Stored data entries
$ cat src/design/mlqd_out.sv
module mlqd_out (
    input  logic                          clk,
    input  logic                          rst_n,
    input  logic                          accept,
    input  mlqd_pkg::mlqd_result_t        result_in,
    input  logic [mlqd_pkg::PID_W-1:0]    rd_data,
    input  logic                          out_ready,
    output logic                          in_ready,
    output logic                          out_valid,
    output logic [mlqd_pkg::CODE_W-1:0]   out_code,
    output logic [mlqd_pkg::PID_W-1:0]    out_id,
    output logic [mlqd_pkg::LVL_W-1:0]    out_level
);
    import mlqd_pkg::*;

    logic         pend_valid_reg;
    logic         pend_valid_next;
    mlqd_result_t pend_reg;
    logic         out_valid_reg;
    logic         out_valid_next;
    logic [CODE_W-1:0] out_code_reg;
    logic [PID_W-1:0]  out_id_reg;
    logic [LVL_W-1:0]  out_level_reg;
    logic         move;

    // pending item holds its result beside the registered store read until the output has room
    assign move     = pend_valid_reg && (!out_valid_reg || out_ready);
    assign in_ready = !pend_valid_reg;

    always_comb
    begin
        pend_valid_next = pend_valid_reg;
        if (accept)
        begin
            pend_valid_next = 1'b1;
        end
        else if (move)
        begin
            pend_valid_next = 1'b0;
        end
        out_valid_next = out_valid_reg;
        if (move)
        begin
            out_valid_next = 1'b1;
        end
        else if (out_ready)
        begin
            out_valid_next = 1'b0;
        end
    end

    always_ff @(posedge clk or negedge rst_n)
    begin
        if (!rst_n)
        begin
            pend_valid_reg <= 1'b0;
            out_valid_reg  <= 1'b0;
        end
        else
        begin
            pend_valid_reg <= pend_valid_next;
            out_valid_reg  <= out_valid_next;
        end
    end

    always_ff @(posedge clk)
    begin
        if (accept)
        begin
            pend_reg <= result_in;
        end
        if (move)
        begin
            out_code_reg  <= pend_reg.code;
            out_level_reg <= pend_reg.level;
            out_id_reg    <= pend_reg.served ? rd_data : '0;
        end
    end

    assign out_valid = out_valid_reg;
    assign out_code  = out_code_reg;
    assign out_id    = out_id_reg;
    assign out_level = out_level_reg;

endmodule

...

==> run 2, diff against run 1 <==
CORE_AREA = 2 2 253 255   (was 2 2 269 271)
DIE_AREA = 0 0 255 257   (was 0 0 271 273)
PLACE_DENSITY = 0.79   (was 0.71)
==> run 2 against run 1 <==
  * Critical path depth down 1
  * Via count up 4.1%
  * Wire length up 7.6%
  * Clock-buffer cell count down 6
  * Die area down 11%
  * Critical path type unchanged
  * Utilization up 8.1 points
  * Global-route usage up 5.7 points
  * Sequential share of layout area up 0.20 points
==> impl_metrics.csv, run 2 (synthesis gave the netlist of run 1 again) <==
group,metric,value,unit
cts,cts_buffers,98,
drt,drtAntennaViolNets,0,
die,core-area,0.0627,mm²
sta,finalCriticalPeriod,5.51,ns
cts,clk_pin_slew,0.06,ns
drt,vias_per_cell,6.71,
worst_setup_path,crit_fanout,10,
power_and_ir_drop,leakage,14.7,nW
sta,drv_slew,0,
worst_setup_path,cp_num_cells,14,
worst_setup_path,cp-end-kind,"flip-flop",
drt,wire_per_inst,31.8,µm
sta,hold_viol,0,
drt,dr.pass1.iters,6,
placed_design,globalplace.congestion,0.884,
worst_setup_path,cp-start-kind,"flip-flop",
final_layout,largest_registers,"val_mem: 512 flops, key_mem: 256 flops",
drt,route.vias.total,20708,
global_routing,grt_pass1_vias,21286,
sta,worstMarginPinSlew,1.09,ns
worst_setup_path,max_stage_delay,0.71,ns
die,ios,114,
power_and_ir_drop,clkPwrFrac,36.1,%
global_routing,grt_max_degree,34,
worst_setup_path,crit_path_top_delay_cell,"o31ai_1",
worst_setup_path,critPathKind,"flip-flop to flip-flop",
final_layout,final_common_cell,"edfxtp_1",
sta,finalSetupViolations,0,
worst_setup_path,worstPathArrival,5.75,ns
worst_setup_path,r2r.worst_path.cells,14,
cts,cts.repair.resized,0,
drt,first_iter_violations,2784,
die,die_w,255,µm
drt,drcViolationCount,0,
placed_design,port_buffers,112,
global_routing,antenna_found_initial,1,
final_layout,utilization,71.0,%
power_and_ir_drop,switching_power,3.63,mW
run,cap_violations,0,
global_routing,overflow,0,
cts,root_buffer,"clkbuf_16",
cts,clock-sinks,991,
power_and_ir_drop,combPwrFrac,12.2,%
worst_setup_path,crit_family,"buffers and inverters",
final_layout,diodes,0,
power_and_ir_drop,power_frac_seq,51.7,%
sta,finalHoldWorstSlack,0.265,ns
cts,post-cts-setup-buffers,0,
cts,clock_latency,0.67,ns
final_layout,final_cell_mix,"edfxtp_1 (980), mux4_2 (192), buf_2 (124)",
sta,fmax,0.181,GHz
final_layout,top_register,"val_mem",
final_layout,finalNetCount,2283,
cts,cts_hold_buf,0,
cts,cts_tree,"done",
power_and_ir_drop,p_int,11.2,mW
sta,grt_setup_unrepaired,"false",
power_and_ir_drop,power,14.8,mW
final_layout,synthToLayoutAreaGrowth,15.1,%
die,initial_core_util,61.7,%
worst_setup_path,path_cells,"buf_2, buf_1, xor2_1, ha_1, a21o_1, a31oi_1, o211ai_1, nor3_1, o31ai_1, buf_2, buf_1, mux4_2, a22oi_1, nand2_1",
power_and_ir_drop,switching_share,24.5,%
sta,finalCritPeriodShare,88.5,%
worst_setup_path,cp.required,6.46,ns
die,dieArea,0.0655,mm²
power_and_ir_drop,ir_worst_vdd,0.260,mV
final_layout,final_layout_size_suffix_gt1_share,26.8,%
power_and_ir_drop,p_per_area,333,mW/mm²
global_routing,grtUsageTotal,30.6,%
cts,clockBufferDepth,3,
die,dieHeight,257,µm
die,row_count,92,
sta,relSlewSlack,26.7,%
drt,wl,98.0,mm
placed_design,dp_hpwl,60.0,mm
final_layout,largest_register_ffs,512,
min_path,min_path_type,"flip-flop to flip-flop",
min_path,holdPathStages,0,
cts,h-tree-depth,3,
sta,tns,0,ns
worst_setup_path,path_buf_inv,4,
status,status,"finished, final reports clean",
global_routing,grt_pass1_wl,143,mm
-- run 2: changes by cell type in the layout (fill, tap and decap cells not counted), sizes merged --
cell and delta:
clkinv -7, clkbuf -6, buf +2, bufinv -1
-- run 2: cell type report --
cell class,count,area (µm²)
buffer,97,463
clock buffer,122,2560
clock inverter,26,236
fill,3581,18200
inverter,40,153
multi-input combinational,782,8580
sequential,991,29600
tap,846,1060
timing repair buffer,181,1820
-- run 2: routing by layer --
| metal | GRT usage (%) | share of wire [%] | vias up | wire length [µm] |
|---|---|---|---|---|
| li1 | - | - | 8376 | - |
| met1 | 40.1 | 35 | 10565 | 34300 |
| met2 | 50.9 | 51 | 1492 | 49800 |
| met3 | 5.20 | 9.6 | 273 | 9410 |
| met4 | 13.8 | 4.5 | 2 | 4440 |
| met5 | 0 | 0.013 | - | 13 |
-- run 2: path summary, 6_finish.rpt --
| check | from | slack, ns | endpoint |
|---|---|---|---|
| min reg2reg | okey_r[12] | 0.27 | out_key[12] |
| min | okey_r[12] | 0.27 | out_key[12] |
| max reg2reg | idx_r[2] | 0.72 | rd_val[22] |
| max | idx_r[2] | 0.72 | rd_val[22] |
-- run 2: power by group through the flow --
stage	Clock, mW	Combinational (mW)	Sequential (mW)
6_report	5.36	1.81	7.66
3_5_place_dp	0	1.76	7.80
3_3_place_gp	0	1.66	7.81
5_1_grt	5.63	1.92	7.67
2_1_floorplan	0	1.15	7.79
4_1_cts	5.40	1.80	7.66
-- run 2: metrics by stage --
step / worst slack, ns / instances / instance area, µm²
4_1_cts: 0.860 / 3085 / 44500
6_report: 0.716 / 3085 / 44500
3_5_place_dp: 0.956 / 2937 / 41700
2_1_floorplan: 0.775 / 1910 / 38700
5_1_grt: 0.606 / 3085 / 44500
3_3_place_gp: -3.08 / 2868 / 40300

What is needed: The range runs from the line above containing "placed_design,dp_hpwl,60.0,mm" to the line containing "3_3_place_gp: -3.08 / 2868 / 40300", inclusive. Restate those lines word for word and no others.

Result of this task:
placed_design,dp_hpwl,60.0,mm
final_layout,largest_register_ffs,512,
min_path,min_path_type,"flip-flop to flip-flop",
min_path,holdPathStages,0,
cts,h-tree-depth,3,
sta,tns,0,ns
worst_setup_path,path_buf_inv,4,
status,status,"finished, final reports clean",
global_routing,grt_pass1_wl,143,mm
-- run 2: changes by cell type in the layout (fill, tap and decap cells not counted), sizes merged --
cell and delta:
clkinv -7, clkbuf -6, buf +2, bufinv -1
-- run 2: cell type report --
cell class,count,area (µm²)
buffer,97,463
clock buffer,122,2560
clock inverter,26,236
fill,3581,18200
inverter,40,153
multi-input combinational,782,8580
sequential,991,29600
tap,846,1060
timing repair buffer,181,1820
-- run 2: routing by layer --
| metal | GRT usage (%) | share of wire [%] | vias up | wire length [µm] |
|---|---|---|---|---|
| li1 | - | - | 8376 | - |
| met1 | 40.1 | 35 | 10565 | 34300 |
| met2 | 50.9 | 51 | 1492 | 49800 |
| met3 | 5.20 | 9.6 | 273 | 9410 |
| met4 | 13.8 | 4.5 | 2 | 4440 |
| met5 | 0 | 0.013 | - | 13 |
-- run 2: path summary, 6_finish.rpt --
| check | from | slack, ns | endpoint |
|---|---|---|---|
| min reg2reg | okey_r[12] | 0.27 | out_key[12] |
| min | okey_r[12] | 0.27 | out_key[12] |
| max reg2reg | idx_r[2] | 0.72 | rd_val[22] |
| max | idx_r[2] | 0.72 | rd_val[22] |
-- run 2: power by group through the flow --
stage	Clock, mW	Combinational (mW)	Sequential (mW)
6_report	5.36	1.81	7.66
3_5_place_dp	0	1.76	7.80
3_3_place_gp	0	1.66	7.81
5_1_grt	5.63	1.92	7.67
2_1_floorplan	0	1.15	7.79
4_1_cts	5.40	1.80	7.66
-- run 2: metrics by stage --
step / worst slack, ns / instances / instance area, µm²
4_1_cts: 0.860 / 3085 / 44500
6_report: 0.716 / 3085 / 44500
3_5_place_dp: 0.956 / 2937 / 41700
2_1_floorplan: 0.775 / 1910 / 38700
5_1_grt: 0.606 / 3085 / 44500
3_3_place_gp: -3.08 / 2868 / 40300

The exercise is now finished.